The NCAA published a new staff interpretation clarifying and limiting how institutions can use material from recruiting websites and school-specific blogs, websites, and other publications. The background for this is that the NCAA limits interaction between schools and recruiting services. NCAA rules also require that schools tread lightly when dealing with publications that report solely on one school, less they get too close and are deemed boosters.

First the good news. Quotes are ok:

The academic and membership affairs staff determined that an institution may include a quotation by a recruiting or scouting service about a prospective student-athlete in a media release regarding the prospective student-athlete’s commitment, provided there is no indication that the institution endorses the recruiting or scouting service and the prospective student-athlete has signed a National Letter of Intent (NLI) or the institution’s written offer of admission or financial aid or the institution has received his or her financial deposit in response to its offer of admission.
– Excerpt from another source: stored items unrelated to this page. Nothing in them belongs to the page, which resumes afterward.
## config.mk

```make
export PLATFORM = sky130hd
export DESIGN_NAME = trsmc_term
export DESIGN_NICKNAME = d
export VERILOG_FILES = /design/src/hw/rtl/trsmc_pkg.sv /design/src/hw/rtl/trsmc_term.sv
export SDC_FILE = /design/constraint.sdc
export NUM_CORES = 1
export LEC_CHECK = 0
export ABC_AREA = 1
export BUFFER_PORTS_ARGS = -buffer_cell sky130_fd_sc_hd__buf_2
export CAP_MARGIN = 20
export CORE_AREA = 2 2 489 297
export CTS_CLUSTER_DIAMETER = 150
export DETAILED_ROUTE_END_ITERATION = 7
export DIE_AREA = 0 0 491 299
export PLACE_DENSITY_LB_ADDON = 0.12
export SLEW_MARGIN = 20
export SYNTH_ARGS = -nofsm -noshare
export SYNTH_HDL_FRONTEND = slang
export SYNTH_SLANG_ARGS = --single-unit
export TNS_END_PERCENT = 50
```

## constraint.sdc

```tcl
create_clock -name clk -period 2.5 [get_ports clk]
set_input_delay 0.25 -clock clk [delete_from_list [all_inputs] [get_ports clk]]
set_output_delay 0.25 -clock clk [all_outputs]
set_load 0.02 [all_outputs]
```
Much of the information about recruits that is published before they commit comes from recruiting websites or school-specific blogs. So allowing quotes to be used in press releases makes sense. Although there is already a foreshadowing about where this interp is headed: the use of quotes is limited to “media releases regarding the prospective student-athlete’s commitment”. The interp follows that up with another, much bigger limit:

It is not permissible for an institution’s website to include a hyperlink to either the website of a noninstitutional publication that reports primarily on the institution’s athletics program or a recruiting/scouting service.

So according to this interp, an athletic department may use quotes from a school’s Rivals, Scout, or 247Sports site, or the school’s blogs like on SB Nation. But they may not link to the site.

On the modern Internet a link is definitely closer to an endorsement than a quote. But if releases are worded so there is no confusion about endorsement of a site, the link seems to be serving as nothing more than a citation and should not run afoul of the prohibition on endorsing a recruiting or scouting service.